The essay below, “Tall Ceilings and All the Feelings,” is about a love of architecture, one of the things I wanted to do when I grew up. It’s also about how certain spaces activate spiritual yearning as well as a perpendicular kind of sexual awakening.
Tall Ceilings and All the Feelings
Sometimes
I wake up in the middle of the night with tears in my eyes and I’m not
sure how they got there. It’s usually because I’ve fallen asleep
listening to a piece of music. Lately, I’ve been listening to
Cathedrals, an extraordinary song covered perfectly by Cry Cry Cry. One
of the questions the song asks is: Where is home? The song also
conjures up the possibility that one may — or may not — feel at home in
the arching arms of a city cathedral.
I
feel at home, from architectural and sentient angles, inside the
impossibly beautiful La Sagrada Familia by Gaudi in Barcelona, where a
man’s unfinished plans convey reverence for animal kingdom, for sand
castle play, and for catching rainbows through window
eyes-nostrils-tongues. I feel at home inside St. John the Divine in New
York City — its skyward ceiling, its granite pillars quarried in Maine,
its divine blue glass Rose Window, its humble Poets Corner, its space
restored after terrible fire, its artist’s loan of a Phoenix dragon
flight. I feel at home, too, across the street from St. John the
Divine, at a spiritual enclave called Hungarian Pastry Shop, a place
beloved by writers, students, and people in conversation, quiet study,
or reverie. I feel at home inside State Street Church in Portland,
Maine which used to host music concerts, but which I don’t think does
anymore. It was there that I first heard saxophonist Joshua Redman
in-person and folk singer Dar Williams and activist-acapella group Sweet
Honey in the Rock.
I
also feel at home inside Portland Museum of Art. Museums are types of
cathedrals, don’t you think? Some of them, like the entryway of PMA,
have gloriously high ceilings, inviting one to fully arrive and to…look
up!
I also love the
Portland Public Market which I wish was still open, but which was turned
into office space. It used to be such a wide open and important
community space with fruits, vegetables, tacos, fish, pies, sushi, beer,
ice cream, coffee, and flowers.
I
loved working there. I worked at the flowershop inside the Portland
Public Market at age 22. The colors and names and personalities of the
flowers made me do a heart-smile, everyday. And the people did, too —
the customers and everyone who worked at the market.
The
flowershop was on the other side of a kiosk shared by the coffee shop.

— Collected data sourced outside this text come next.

==> config.mk <==
export PLATFORM = sky130hd
export DESIGN_NAME = time_setter
export DESIGN_NICKNAME = d
export VERILOG_FILES = /design/src/rtl/time_setter.sv
export SDC_FILE = /design/constraint.sdc
export NUM_CORES = 1
export LEC_CHECK = 0
export ABC_AREA = 1
export CAP_MARGIN = 10
export CORE_AREA = 8 8 125 127
export DETAILED_ROUTE_END_ITERATION = 7
export DIE_AREA = 0 0 133 135
export PLACE_DENSITY = 0.85
export REMOVE_ABC_BUFFERS = 1
export SLEW_MARGIN = 0
export SYNTH_ARGS = -nofsm -noshare
export SYNTH_HDL_FRONTEND = slang
export SYNTH_SLANG_ARGS = --single-unit
==> constraint.sdc <==
create_clock -name clk -period 3.5 [get_ports clk]
set_input_delay 0.525 -clock clk [delete_from_list [all_inputs] [get_ports clk]]
set_output_delay 0.525 -clock clk [all_outputs]
set_load 0.005 [all_outputs]
==> src/rtl/time_setter.sv <==
// Time-setting front end: debounces mode/inc/dec buttons and edits a shadow copy of the running time.
// Optional auto-repeat for held inc/dec buttons is enabled by defining TIME_SETTER_AUTO_REPEAT_EN.
module time_setter #(
  parameter int HOUR            = 24,
  parameter int MINUTE          = 60,
  parameter int SECOND          = 60,
  parameter int DEBOUNCE_CYCLES = 250_000,
  parameter int REPEAT_CYCLES   = 5_000_000
) (
  input  logic        clk,
  input  logic        rst,
  input  logic        btn_mode,
  input  logic        btn_inc,
  input  logic        btn_dec,
  input  logic [23:0] cur_time,
  output logic [23:0] load_time,
  output logic        load,
  output logic        editing,
  output logic [1:0]  field
);

  localparam int DW = $clog2(DEBOUNCE_CYCLES + 1);
  localparam logic [7:0] HOUR_MAX = 8'(HOUR - 1);
  localparam logic [7:0] MIN_MAX  = 8'(MINUTE - 1);
  localparam logic [7:0] SEC_MAX  = 8'(SECOND - 1);

  typedef enum logic [2:0] {IDLE, EDIT_HOUR, EDIT_MIN, EDIT_SEC, COMMIT} state_t;

  // Button index 0 = mode, 1 = inc, 2 = dec
  logic [2:0]    btn_raw, sync_a, sync_b, deb, deb_q, rise;
  logic [DW-1:0] db_cnt [3];
  logic          mode_ev, inc_ev, dec_ev, adjust;
  state_t        state_q, state_d;
  logic [23:0]   shadow_q, shadow_d;

  assign btn_raw = {btn_dec, btn_inc, btn_mode};
  assign rise    = deb & ~deb_q;

  always_ff @(posedge clk or posedge rst) begin
    if (rst) begin
      sync_a <= '0;
      sync_b <= '0;
      deb    <= '0;
      deb_q  <= '0;
      for (int i = 0; i < 3; i++) db_cnt[i] <= '0;
    end else begin
      sync_a <= btn_raw;
      sync_b <= sync_a;
      deb_q  <= deb;
      for (int i = 0; i < 3; i++) begin
        if (sync_b[i] != deb[i]) begin
          if (db_cnt[i] == DW'(DEBOUNCE_CYCLES - 1)) begin
            deb[i]    <= sync_b[i];
            db_cnt[i] <= '0;
          end else begin
            db_cnt[i] <= db_cnt[i] + 1'b1;
          end
        end else begin
          db_cnt[i] <= '0;
        end
      end
    end
  end

  assign mode_ev = rise[0];

`ifdef TIME_SETTER_AUTO_REPEAT_EN
  localparam int RW = $clog2(REPEAT_CYCLES + 1);
  logic [RW-1:0] rep_cnt [2];
  logic [1:0]    rep_pulse;

  // Counter sits at 0 in the press cycle and fires every time it reaches REPEAT_CYCLES
  always_ff @(posedge clk or posedge rst) begin
    if (rst) begin
      for (int i = 0; i < 2; i++) rep_cnt[i] <= '0;
    end else begin
      for (int i = 0; i < 2; i++) begin
        if (!deb[i+1])                          rep_cnt[i] <= '0;
        else if (rep_cnt[i] == RW'(REPEAT_CYCLES)) rep_cnt[i] <= RW'(1);
        else                                    rep_cnt[i] <= rep_cnt[i] + 1'b1;
      end
    end
  end

  always_comb begin
    rep_pulse = '0;
    for (int i = 0; i < 2; i++)
      rep_pulse[i] = deb[i+1] && (rep_cnt[i] == RW'(REPEAT_CYCLES));
  end

  assign inc_ev = rise[1] | rep_pulse[0];
  assign dec_ev = rise[2] | rep_pulse[1];
`else
  assign inc_ev = rise[1];
  assign dec_ev = rise[2];
`endif

  function automatic logic [7:0] step(input logic [7:0] v, input logic [7:0] max,
                                      input logic up);
    if (up) return (v == max) ? 8'd0 : v + 8'd1;
    else    return (v == 8'd0) ? max : v - 8'd1;
  endfunction

  // A mode event wins over inc/dec, and inc together with dec cancels out
  assign adjust = !mode_ev && (inc_ev ^ dec_ev);

  always_comb begin
    state_d  = state_q;
    shadow_d = shadow_q;
    case (state_q)
      IDLE: begin
        if (mode_ev) begin
          state_d  = EDIT_HOUR;
          shadow_d = cur_time;
        end
      end
      EDIT_HOUR: begin
        if (mode_ev) state_d = EDIT_MIN;
        else if (adjust) shadow_d[23:16] = step(shadow_q[23:16], HOUR_MAX, inc_ev);
      end
      EDIT_MIN: begin
        if (mode_ev) state_d = EDIT_SEC;
        else if (adjust) shadow_d[15:8] = step(shadow_q[15:8], MIN_MAX, inc_ev);
      end
      EDIT_SEC: begin
        if (mode_ev) state_d = COMMIT;
        else if (adjust) shadow_d[7:0] = step(shadow_q[7:0], SEC_MAX, inc_ev);
      end
      COMMIT:  state_d = IDLE;
      default: state_d = IDLE;
    endcase
  end

  // load_time is captured on entry to COMMIT so it is already valid while load is high
  always_ff @(posedge clk or posedge rst) begin
    if (rst) begin
      state_q   <= IDLE;
      shadow_q  <= '0;
      load_time <= '0;
    end else begin
      state_q  <= state_d;
      shadow_q <= shadow_d;
      if (state_q == EDIT_SEC && mode_ev) load_time <= shadow_q;
    end
  end

  always_comb begin
    load    = (state_q == COMMIT);
    editing = (state_q != IDLE);
    field   = 2'd0;
    case (state_q)
      EDIT_HOUR: field = 2'd1;
      EDIT_MIN:  field = 2'd2;
      EDIT_SEC:  field = 2'd3;
      default:   field = 2'd0;
    endcase
  end

endmodule

==> results.md <==
- Status: complete, no violations
- Post-CTS Resized: 0
- Final period utilization: 0.6271
- Crit path time final: 2.195 ns
- DRC errors left: 0
- FF-to-FF setup slack: 1.56 ns
- Post-CTS Setup Inserts: 0
- Core Area: 13610 um^2
- Antenna Cells: 0
- Drt initial violations: 557
- Drt first pass iters: 5
- Detail Route Antenna Nets: 0
- # IOs: 57
- VDD IR max: 0.3316 mV
- Slew margin rel.: 0.4684
- Final Setup Violations: 0
- # fillers: 1180
- RSZ-0062 raised after global routing: no
- Final wirelength: 16.12 mm
- Global-route wire length before repair: 27.55 mm
- RR Endpoint: load_time[13]$_DFFE_PP0P_
- Layout Utilization: 0.6137
- TritonCTS Buffers: 17
- DPL Wire Length: 11.38 mm
- Syn avg cell area: 7.009 um^2
- Max Slew Vio Count: 0
- Die X: 133 um
- Setup Crit Path Kind: reg2out
- Initial Util: 0.5216
- Hold path cells: 0
- Register-to-Register Path Depth: 8
- Synth Cell Area: 7101 um^2
- Final hold vios: 0
- Clk_lat worst skew: 0.42 ns
- Global Route Usage Sum: 0.1839
- Die ar.: 17960 um^2
- Worst Path Max Fanout: 4
- Hold WS: 0.3488 ns
- Share of cells above drive strength 1: 0.07870
- Hold Path Class: reg2reg
- MaxCap Viol Count: 0
- Register area: 2928 um^2
- CTS Hold Bufs: 0
- PD cells: 383.0 nW/um^2
- Routed via count: 6487
- Vias per inst: 5.148
- Area Growth Syn to Fin: 17.64%
- Yosys reg bits: 117
- Leakage power: 4.047 nW
- Initial antenna violation count: 0
- Clock sinks: 117
- Count leader, synth: nand2_1
- Synth Instances: 1013
- Clock root buffer: clkbuf_16
- Final net count: 1105
- WL/cell: 12.79 um
- Htree depth: 4
- PortBufs: 56
- Global route overflow: 0
- Row cnt: 43
- Die height: 135 um
- Crit path required time: 2.97 ns
- Final Skew: 0.008316 ns
- Crit start category: flip-flop
- Post-synthesis cell type count: 34
- GP Congestion: 0.9329
- Ys Warns: 0
- R2r startpoint: state_q[2]$_DFFE_PP0P_
- Bufs on Longest Clock Path: 2
- EDFF count, synth: 0
- Synth top area cells: dfrtp_1 (41%), nand2_1 (14%), nor2_1 (9.5%)
- Critical Path Sink Type: output port
- Area of the multi-input gates: 3581 um^2
- Ys async rst share: 1.000
- Hold Path Origin: sync_a[0]$_DFF_PP0_
- Vias in the first global route: 6098
- Top_reg_cell synth: dfrtp_1
- Slew @ Worst Pin: 0.7962 ns
- CTS tree: yes
- Largest net degree at the start of global routing: 66
- Fmax: 455.6 MHz
- Post-synth top area share: 0.4123
- Register area share after synthesis: 0.4123
- Hold Path End: sync_b[0]$_DFF_PP0_
- Most frequent cells after synthesis: nand2_1 (261), nor2_1 (180), nand3_1 (119)
- Largest area contributor in the netlist: dfrtp_1
- Critical Path AT: 1.67 ns
- Clock transition at the registers of the reported paths: 0.05 ns
-- critical path: stages, from the launching register on --
cell	delay [ns]
dfrtp_1	0.43
inv_2	0.09
nor3_1	0.19
clkdlybuf4s50_1	0.55
-- metal layers --
layer,global-route usage,wire length (um),part of all wire
met4,0.05489,148,0.0092
met5,0,0,0
met2,0.3020,7619,0.47
met1,0.2341,7370,0.46
met3,0.04606,980,0.061
-- worst max-delay path by stage --
stage | from | end | slack [ns] | cells after the start
finish | state_q[2]$_DFFE_PP0P_ | load | 1.31 | 3
global route | state_q[2]$_DFFE_PP0P_ | load | 1.23 | 3
CTS | state_q[2]$_DFFE_PP0P_ | load | 1.28 | 3
detailed placement | state_q[2]$_DFFE_PP0P_ | load_time[16]$_DFFE_PP0P_ | 1.60 | 8
global placement | state_q[2]$_DFFE_PP0P_ | load_time[8]$_DFFE_PP0P_ | 1.64 | 8
floorplan | rst | db_cnt[0]$_DFF_PP0_ | -0.13 | 1
-- flip-flops by register name (all words and copies together), names as in the netlist --
name       flops
db_cnt        54
deb_q          3
state_q        3
deb            3
shadow_q      24
sync_b         3
load_time     24
sync_a         3
-- area by class of cell --
type | count | area share
Clock buffer | 21 | 0.05392
Clock inverter | 11 | 0.01588
Inverter | 118 | 0.05362
Timing Repair Buffer | 58 | 0.07040
Sequential cell | 117 | 0.3505
Tap cell | 180 | 0.02696
Multi-Input combinational cell | 755 | 0.4287
-- logic make-up after synthesis --
| logic type | share of synthesized area |
|---|---|
| simple gates | 0.3954 |
| buf+inv | 0.08335 |
| compound gates | 0.05110 |
| flops | 0.4123 |
| fa+ha+maj | 0.01586 |
| xor+xnor | 0.04194 |
-- power breakdown --
part | switching (mW) | internal [mW] | total [mW]
clock | 0.590 | 1.13 | 1.72
combinational | 0.0570 | 0.0481 | 0.105
sequential | 0.0112 | 1.37 | 1.38
total | 0.658 | 2.54 | 3.20
-- through the flow --
step | power (mW) | worst slack [ns] | cells | setup TNS, ns | instance area [um^2]
6_report | 3.199 | 1.305 | 1260 | 0 | 8353
5_1_grt | 3.307 | 1.232 | 1260 | 0 | 8353
3_3_place_gp | 1.507 | 1.642 | 1228 | 0 | 7770
2_1_floorplan | 1.453 | -0.1258 | 990 | -14.71 | 6954
4_1_cts | 3.224 | 1.276 | 1260 | 0 | 8353
3_5_place_dp | 1.508 | 1.604 | 1228 | 0 | 7770
-- cell usage in the layout, fill, tap and decap left out, types with 2 or more instances in the layout --
cell and instances:
nor3_1 14, ha_1 9, or2_1 2, dfrtp_1 117
clkinv_2 7, clkbuf_1 3, nor2_1 180, inv_1 107
nor3b_1 4, xnor2_1 6, o21ai_2 4, nand2_2 8
clkinv_1 2, nor3_2 2, inv_4 2, clkdlybuf4s50_1 56
xor2_1 28, nor2_4 4, a21oi_1 13, nand4_1 20
inv_2 7, nand3_1 119, nand2_1 261, nor2_2 8
o21ai_1 16, clkbuf_16 17, o21ai_0 35, bufinv_16 3
or2_2 16, nor4_1 2
(Power assumes the default switching activity.)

There was a girl my age who I thought was so lovely who worked at the
coffee shop. I asked her if she wanted to go get coffee sometime, but,
like, on our day off and maybe someplace other than the coffee shop
where she worked. She said yes.
We
met at Arabica on Free Street. She told me about her studies of Milton
which I found so impressive. I’d read excerpts of Milton in college so
far and hoped to read all of “Paradise Lost“ when I returned to college
for my senior year.
After
coffee, I asked if I could show her something I thought was beautiful.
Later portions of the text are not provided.